Experimental Procedure

Materials of Experiment

Chitosan – has been synthesized from cocoons of a silkworm and was presented by a Research Center of Chemistry and Physics of Polymers of National University of Uzbekistan. Chitosan was following specifications: its 97% solubility in 2% acetic acid; molecular weight is 60000; the nitrogen content is 8.2%; the deacetylation factor is ≥74.4% [16].

Glutaraldehyde – has been used for crosslinking and forming hermetic and hardness granules.

Creation of Granules

The sorption efficiency of chitosan solution to ions of 131CsCl was studied without modified additives originally. In our case we used a 2% acetic acid by dissolving chitosan powder weighing 500mg in 10ml of acetic acid with the aid of a universal stirrer. In this case the solution with necessary viscosity is formed. The results of tests as show the maximal values of sorption of the 131СsCl ions by chitosan sorbent without modified did not exceed 36%. To increase sorption efficiency, the chitosan solution has been modified by additives of potassium ferrocyanide and chlorides of transitive metals. The creation scheme of 131Cs granules at processing by modify chitosan sorbents is shown in Figure 1.

According to the given scheme, 500mg chitosan powder was dissolved in 10ml of 2% acetic acid at a room temperature in 2–3 hours.
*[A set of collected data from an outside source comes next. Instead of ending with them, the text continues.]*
==> src/rtl/ctr_pkg.sv <==
// Shared constants and helpers for the modulo counter bank.
// Direction encodings, legal parameter ranges and packed-bus slice offsets.
package ctr_pkg;

  localparam logic DIR_UP   = 1'b0;
  localparam logic DIR_DOWN = 1'b1;

  localparam int unsigned W_MIN    = 2;
  localparam int unsigned W_MAX    = 16;
  localparam int unsigned N_CH_MAX = 8;

  // Low bit of channel idx inside a packed N_CH*W bus.
  function automatic int unsigned slice_lo(input int unsigned idx, input int unsigned w);
    return idx * w;
  endfunction

endpackage

==> src/rtl/counter_chan.sv <==
// One modulo counter channel, up or down to a programmable limit; count/tc registered, 1 clk after step.
// No backpressure: load and step are accepted every cycle, priority reset > load > step > hold.
module counter_chan
  import ctr_pkg::*;
#(
  parameter int unsigned W   = 4,
  parameter logic        DIR = DIR_UP
) (
  input  logic         clk,
  input  logic         rst_n,
  input  logic         step_i,
  input  logic         load_i,
  input  logic [W-1:0] load_val_i,
  input  logic [W-1:0] limit_i,
  output logic [W-1:0] count_o,
  output logic         tc_o,
  output logic         term_step_o
);

  logic [W-1:0] count_q, count_d;
  logic         tc_q, tc_d;
  logic         at_term;

  // Up uses >= so a limit lowered below the current count wraps on the next step.
  assign at_term     = (DIR == DIR_DOWN) ? (count_q == '0) : (count_q >= limit_i);
  assign term_step_o = step_i & ~load_i & at_term;

  always_comb begin
    count_d = count_q;
    tc_d    = 1'b0;
    if (load_i) begin
      count_d = load_val_i;
    end else if (step_i) begin
      tc_d = at_term;
      if (DIR == DIR_DOWN) begin
        count_d = at_term ? limit_i : (count_q - 1'b1);
      end else begin
        count_d = at_term ? '0 : (count_q + 1'b1);
      end
    end
  end

  always_ff @(posedge clk) begin
    if (!rst_n) begin
      count_q <= (DIR == DIR_DOWN) ? limit_i : '0;
      tc_q    <= 1'b0;
    end else begin
      count_q <= count_d;
      tc_q    <= tc_d;
    end
  end

  assign count_o = count_q;
  assign tc_o    = tc_q;

endmodule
The 0.1М solution of potassium (II) ferrocyanid (K4[Fe(CN)6]) were added to 0.01М NiCl2 or CuCl2 in equal sizes and carefully stirring by using universal homogenizer stirrer in 10–15min. The chitosan solution with 131СsCl was added to potassium-nickel (II) ferrocyanid solution in ratio 10:1. All compounds were stirred on homogenizer device for 10–15min. The mixture (viscous, homogeneous and radioactive) has been fitted in the syringe. The granulation processes were carried out by passing the radioactive drops through an air at first, then through of two-layer solution in a setting bath. The diameters of formed granules depend on the internal diameter of needles (0.5±0.05 or 1.0±0.1 mm). The schematic view of setting bath is shown in Figure 2.
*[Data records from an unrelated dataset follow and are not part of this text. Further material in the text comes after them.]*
File: src/rtl/counter_pkg.sv
// Shared definitions for counter-style blocks: terminal-count behaviour
// selection used by mode_counter and the timers built on top of it.
package counter_pkg;

  typedef enum logic [1:0] {
    MODE_WRAP    = 2'b00,
    MODE_SAT     = 2'b01,
    MODE_ONESHOT = 2'b10,
    MODE_RELOAD  = 2'b11
  } mode_e;

endpackage : counter_pkg

File: src/rtl/mode_counter.sv
// Up/down counter with a configurable modulus and four terminal-count modes.
// It provides one-cycle carry/borrow pulses and a sticky one-shot done flag.
module mode_counter
  import counter_pkg::*;
#(
  parameter int                   DATA_BITS   = 8,
  parameter logic [DATA_BITS-1:0] MAX_VALUE   = {DATA_BITS{1'b1}},
  parameter logic [DATA_BITS-1:0] RESET_VALUE = '0
) (
  input  logic                 clk,
  input  logic                 clear,
  input  logic [DATA_BITS-1:0] data,
  input  logic                 load,
  input  logic                 count,
  input  logic                 up,
  input  logic [1:0]           mode,
  output logic [DATA_BITS-1:0] out,
  output logic                 carry,
  output logic                 borrow,
  output logic                 done
);

  localparam logic [DATA_BITS-1:0] ONE = {{(DATA_BITS-1){1'b0}}, 1'b1};

  logic [DATA_BITS-1:0] out_q, out_d;
  logic                 carry_q, carry_d;
  logic                 borrow_q, borrow_d;
  logic                 done_q, done_d;

  logic [DATA_BITS-1:0] data_clamped;
  logic                 at_term;
  mode_e                mode_s;

  assign mode_s       = mode_e'(mode);
  assign data_clamped = (data > MAX_VALUE) ? MAX_VALUE : data;
  assign at_term      = up ? (out_q == MAX_VALUE) : (out_q == '0);

  // Clear is handled in the register process; this covers load > count.
  always_comb begin
    out_d    = out_q;
    carry_d  = 1'b0;
    borrow_d = 1'b0;
    done_d   = done_q;
    if (load) begin
      out_d  = data_clamped;
      done_d = 1'b0;
    end else if (count && !done_q) begin
      if (!at_term) begin
        out_d = up ? (out_q + ONE) : (out_q - ONE);
      end else begin
        carry_d  = up;
        borrow_d = ~up;
        case (mode_s)
          MODE_WRAP:    out_d  = up ? '0 : MAX_VALUE;
          MODE_SAT:     out_d  = out_q;
          MODE_ONESHOT: done_d = 1'b1;
          MODE_RELOAD:  out_d  = data_clamped;
          default:      out_d  = out_q;
        endcase
      end
    end
  end

  always_ff @(posedge clk) begin
    if (clear) begin
      out_q    <= RESET_VALUE;
      carry_q  <= 1'b0;
      borrow_q <= 1'b0;
      done_q   <= 1'b0;
    end else begin
      out_q    <= out_d;
      carry_q  <= carry_d;
      borrow_q <= borrow_d;
      done_q   <= done_d;
    end
  end

  assign out    = out_q;
  assign carry  = carry_q;
  assign borrow = borrow_q;
  assign done   = done_q;

endmodule : mode_counter
File: config.mk
export PLATFORM = sky130hd
export DESIGN_NAME = mode_counter
export DESIGN_NICKNAME = d
export VERILOG_FILES = /design/src/rtl/counter_pkg.sv /design/src/rtl/mode_counter.sv
export SDC_FILE = /design/constraint.sdc
export NUM_CORES = 1
export LEC_CHECK = 0
export ABC_AREA = 1
export CAP_MARGIN = 20
export CORE_UTILIZATION = 48
export CTS_CLUSTER_SIZE = 40
export DETAILED_ROUTE_END_ITERATION = 16
export MAX_ROUTING_LAYER = met4
export PLACE_DENSITY = 0.9
export RECOVER_POWER = 50
export SLEW_MARGIN = 20
export SYNTH_ARGS = -nofsm -noshare
export SYNTH_HDL_FRONTEND = slang
export SYNTH_SLANG_ARGS = --single-unit
File: constraint.sdc
create_clock -name clk -period 2 [get_ports clk]
set_input_delay 0.5 -clock clk [delete_from_list [all_inputs] [get_ports clk]]
set_output_delay 0.5 -clock clk [all_outputs]
set_load 0.02 [all_outputs]
==> reports/results.tsv <==
metric	value	unit
hold buffers post-CTS	0	
Worst-path clk slew	0.08	ns
final hold vios	0	
pwr/cell area	549	nW/um^2
max-cap viol count	0	
CTS Buffer Depth	2	
compound-gate portion of the synthesized area	14.7	%
VDD IR max	390	uV
die extent in y	47.8	um
pin count of the biggest net entering global routing	11	
Syn Inst Count	165	
Crit Reg-Reg Endpoint	out[5]	
Synth Area in Simple Gates	41.3	%
Worst Path Required	1.50	ns
max incr delay on CP	0.68	ns
Yosys warnings	0	
Setup CP Type	flop to output pin	
largest family of logic cells by synthesized area	simple AND/OR/NAND/NOR gates	
Worst Setup EP	out[0]	
Final nets	233	
Clock Sinks	11	
Tmin final	1.94	ns
RSZ-0062 raised after global routing	no	
latest clock arrival within the worst-skew pair	0.27	ns
clock buffer count from CTS	3	
maximum fanout along the worst path	7	
drt via density	5.46	
library cells used by synthesis	25	
fin cells	235	
CTS tree	built	
width of the die	47.8	um
Placer Congestion	0.937	
DRT Pass-1 Iters	4	
Initial Util	51.3	%
Critical Path Stages	1	
actual slew at the worst max-slew pin	0.372	ns
Layout Skew	0.00217	ns
worst reg-to-reg path cell count	9	
#FFs+latches synth	11	
synth-to-layout area growth	44.9	%
initial DRC count	53	
Vias	1282	
clk root buf	clkbuf_4	
Mapped Area	1010	um^2
final setup fails	0	
slew margin rel.	75.1	%
initial antenna violation count	0	
Syn Nets	189	
crit path cell chain	clkdlybuf4s50_1	
Port Buffers	25	
GRT Residual Overflow	0	
CP delay by family, top	buffers and inverters	
Placed Cells	231	
FMAX	517	MHz
std cell rows	16	
asr flop ratio synth	0	%
slowest CP cell	clkdlybuf4s50_1	
share of cells above drive strength 1	14.9	%
DRC viols	0	
max-slew violation count	0	
FF-to-FF Start	out[1]	
CP Launch Point	out[0]	
Area contributors post-synth	dfxtp_1, nand2_1, nor2_1, ha_1, a21oi_1	
H-Tree Level Count	1	
post-synthesis sequential area ratio	21.9	%
commonest cells in the synthesized netlist	nand2_1, nor2_1, a21oi_1	
drt total wl	3190	um
setup_tns	0	ns
Synth Area per Inst	6.10	um^2
Post-synth EDFFs	0	
top cell type's share of synthesized area	21.9	%
core area	1960	um^2
Area after DPL	1400	um^2
outcome	complete, no violations	
Final period util	96.8	%
worst path bufs/invs	1	
hold crit path type	flop to flop	
post-synthesis adder-cell area fraction	11.9	%
diode count	0	
CP Launch Type	flop	
GRT Util Overall	31.9	%
proportion of synthesized area in mux cells	0	%
DP Wirelength	2410	um
XOR/XNOR share of the synthesized area	3.48	%
worst-case register-to-register setup slack	0.31	ns
post-synth top area cell	dfxtp_1	
Lkg Pwr	0.000705	uW
vias in the first global route	1147	
die area	2280	um^2
Critical Path AT	1.44	ns
Routed WL per cell	13.6	um
global-route wire length before repair	4840	um
design area	1460	um^2
IO Count	26	
main flop type after synthesis	dfxtp_1	
Worst Setup End Kind	output pin	
count leader, synth	nand2_1	
post-route antenna net violation count	0	
postcts setup bufs	0	
[timing repair]
item,in CTS,in global routing
endpoints found under the hold margin,0,0
endpoints found under the setup margin,6,0
gates resized for setup,9,0
[registers in the layout, summed over array words and instances (netlist names)]
signal and flops:
carry 1, done 1, out 8, borrow 1
[final cells by class]
| class | instances | area [um^2] |
|---|---|---|
| timing repair buffer | 42 | 373 |
| inverter | 13 | 51.3 |
| fill | 163 | 504 |
| sequential | 11 | 220 |
| clock buffer | 4 | 26.3 |
| multi-input combinational | 138 | 753 |
| tap | 27 | 33.8 |
[cells by family (layout without fill, tap and decap cells)]
family,after synthesis,in the layout
buffers and inverters,16,59
adder cells (fa/ha/maj),9,9
AND/OR/NAND/NOR,97,97
XOR/XNOR,4,4
AO/OA/AOI/OAI,28,28
flip-flops,11,11
[layer usage]
layer	global-route usage (%)	vias up	part of all wire [%]
met1	35.5	566	40
met4	18.3	0	4.6
met5	-	-	0
met2	52.2	75	49
li1	-	620	-
met3	6.79	21	7.1
[placed cells by master, fill, tap and decap left out, types with 3 or more instances in the layout]
master           netlist  layout
a21oi_1               16      15
nor2_1                36      36
dlygate4sd3_1          0       5
xor2_1                 4       4
nand3_1               11      11
inv_1                 11      10
clkbuf_4               0       3
nand2_1               41      40
o21ai_0                9       9
ha_1                   8       6
clkdlybuf4s50_1        0      19
dfxtp_1               11      11
buf_4                  0      16
[worst min-delay path by stage]
stage / start / slack (ns) / depth (start not counted) / end
CTS: done / 0.51 / 2 / done
global route: done / 0.55 / 2 / done
floorplan: done / 0.55 / 2 / done
global placement: done / 0.48 / 2 / done
detailed placement: done / 0.49 / 2 / done
finish: done / 0.50 / 2 / done
[report_power, final]
part           total, uW  internal (uW)  switching, uW
Combinational        377            177            200
Clock                157           77.1           79.5
Sequential           267            236           30.8
Total                800            490            310
[per-stage QoR]
stage | util, % | setup WS, ns | power (uW) | hold WS (ns)
global placement | 71.3 | -0.403 | 603 | 0.477
finish | 74.3 | 0.0647 | 800 | 0.502
detailed placement | 71.3 | -0.510 | 620 | 0.491
CTS | 74.5 | 0.0837 | 791 | 0.513
floorplan | - | 0.207 | 467 | 0.555
global route | 74.3 | 0.0405 | 858 | 0.547
(Power assumes the default switching activity.)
The radioactive drops (2) from needle (1) are dropped to internal bath (3) that fixed in setting bath (4). The baths a filled with two-layer solution, the upper-layer (5) is xylene [C6H4(CH3)2] and under-layer (6) is alkali (NaOH). Bottom of the internal bath (3) are having a holes with diameter <0.5mm and (3) may be take out from (4) for separated only 131Cs granules (7). All steps of granulating are protect with lead glass (8) for radiation safety of personal. The availability of a surface tension of the alkaline solution leads to changing of granules from ball-shape of in the granulating process. To decrees of a surface tension of upper layer, were carried out the tests by using following organics: hexane, xylene and isopropyl alcohol. It is experimentally established that in granulating process isopropyl alcohol and hexane have not desirable effect, as comparing with xylene.

The influence of various concentration of the alkaline solutions: 1М NaOH, 3M NaOH and 1–3M NH3 for formation a spherical shape were investigated also. As a result it was ascertained the shape of the granules that has aspheric form by using of 1–3М NH3. At using the 3M NaOH to led very increasing washing process up to the neutral solution. Therefore, the solution of 1М NaOH was chosen as a working alkaline. It is experimental established an optimal condition for formation spherical shapes of the granules, which are following: radioactive drops should be (Figure 2) passed through 2.5–3cm air distance, and through 1.0cm upper-layer of xylene [5], then through 20cm layer of 1М NаОH [6].

The obtained granules were washed in 0.1M solution of ammonia. Then granules were to put to crosslinking in solution of glutaraldehyde to getting necessary hardness and hermeticity of granules. By tests was determined an optimal sewing concentration and sewing time, that were 1.0% solution of glutaraldehyde and 5–10min, accordingly. After end of crosslink, the granules were eliminating from solution and carry out drying by using hot air. The photo view of X-emitter granules about of 1.0mm diameters have been presented in Figure 3.

As a see from Figure 3, shapes of biopolymer granules of 131Cs are being make ball sphere with about 1.0±0.1 mm diameters and initial radioactivity of granules were (14.8±0.74)·107 Bq. The biopolymer granules of 131Cs were sufficient durability and hermeticity.

Results and Discussion

The sorption values of 131CsCl ions in chitosan sorbent modified by potassium ferrocyanide and chloride metals were determined by measuring of the residual radioactivity of solutions. Results of measurements are presented in Table 1. As shown in Table 1, the maximal sorption 100% for carrier-free 131Cs is reached at modified chitosan solution with (K4[Fe(CN)6]) and NiCl2 or CuCl2. Therefore, the decreasing of sorption degree was observed in all cases, when we add a cold cesium into solution.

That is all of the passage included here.